(Data extract Opens)

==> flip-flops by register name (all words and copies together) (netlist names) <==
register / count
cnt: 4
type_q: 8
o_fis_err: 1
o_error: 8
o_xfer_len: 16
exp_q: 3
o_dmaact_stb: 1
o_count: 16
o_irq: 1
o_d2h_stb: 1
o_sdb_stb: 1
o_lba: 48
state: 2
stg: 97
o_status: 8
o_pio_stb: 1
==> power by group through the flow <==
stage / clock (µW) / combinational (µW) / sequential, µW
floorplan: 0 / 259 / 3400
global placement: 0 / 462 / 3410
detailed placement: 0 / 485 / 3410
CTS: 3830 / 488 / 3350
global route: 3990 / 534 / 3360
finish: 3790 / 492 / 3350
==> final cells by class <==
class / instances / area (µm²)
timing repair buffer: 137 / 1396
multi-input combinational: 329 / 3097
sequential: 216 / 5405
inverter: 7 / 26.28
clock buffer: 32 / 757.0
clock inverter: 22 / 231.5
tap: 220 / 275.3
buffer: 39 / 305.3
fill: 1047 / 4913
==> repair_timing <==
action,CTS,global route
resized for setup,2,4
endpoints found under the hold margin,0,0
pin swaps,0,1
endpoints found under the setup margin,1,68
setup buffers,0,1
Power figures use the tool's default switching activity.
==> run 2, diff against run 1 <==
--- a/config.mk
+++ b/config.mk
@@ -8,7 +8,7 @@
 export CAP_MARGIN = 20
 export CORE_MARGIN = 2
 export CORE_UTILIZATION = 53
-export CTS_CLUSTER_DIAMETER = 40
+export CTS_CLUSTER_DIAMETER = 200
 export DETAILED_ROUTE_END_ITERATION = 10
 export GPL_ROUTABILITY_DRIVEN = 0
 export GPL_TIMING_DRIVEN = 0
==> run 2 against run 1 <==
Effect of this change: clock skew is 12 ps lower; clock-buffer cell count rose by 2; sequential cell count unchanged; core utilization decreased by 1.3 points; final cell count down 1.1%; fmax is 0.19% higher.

(Data extract Closes)
(Data extract Opens)

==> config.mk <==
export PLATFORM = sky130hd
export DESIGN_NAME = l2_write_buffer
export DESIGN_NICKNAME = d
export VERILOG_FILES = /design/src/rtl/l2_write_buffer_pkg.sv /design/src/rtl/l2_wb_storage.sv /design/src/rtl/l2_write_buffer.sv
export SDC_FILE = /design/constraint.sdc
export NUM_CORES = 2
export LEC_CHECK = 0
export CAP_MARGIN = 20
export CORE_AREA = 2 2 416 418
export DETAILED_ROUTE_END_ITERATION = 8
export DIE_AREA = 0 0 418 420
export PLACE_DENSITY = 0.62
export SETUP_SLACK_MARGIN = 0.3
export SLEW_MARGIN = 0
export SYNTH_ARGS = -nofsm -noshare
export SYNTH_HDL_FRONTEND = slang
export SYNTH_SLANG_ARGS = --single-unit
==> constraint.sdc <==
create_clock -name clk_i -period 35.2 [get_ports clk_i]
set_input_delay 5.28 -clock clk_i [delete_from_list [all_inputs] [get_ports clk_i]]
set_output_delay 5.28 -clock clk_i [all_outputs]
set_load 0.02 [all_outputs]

(Data extract Closes)

Output should match, line for line, the stretch of the material above from the line holding "--- a/config.mk" through the line holding "run 2 against".

--- a/config.mk
+++ b/config.mk
@@ -8,7 +8,7 @@
 export CAP_MARGIN = 20
 export CORE_MARGIN = 2
 export CORE_UTILIZATION = 53
-export CTS_CLUSTER_DIAMETER = 40
+export CTS_CLUSTER_DIAMETER = 200
 export DETAILED_ROUTE_END_ITERATION = 10
 export GPL_ROUTABILITY_DRIVEN = 0
 export GPL_TIMING_DRIVEN = 0
==> run 2 against run 1 <==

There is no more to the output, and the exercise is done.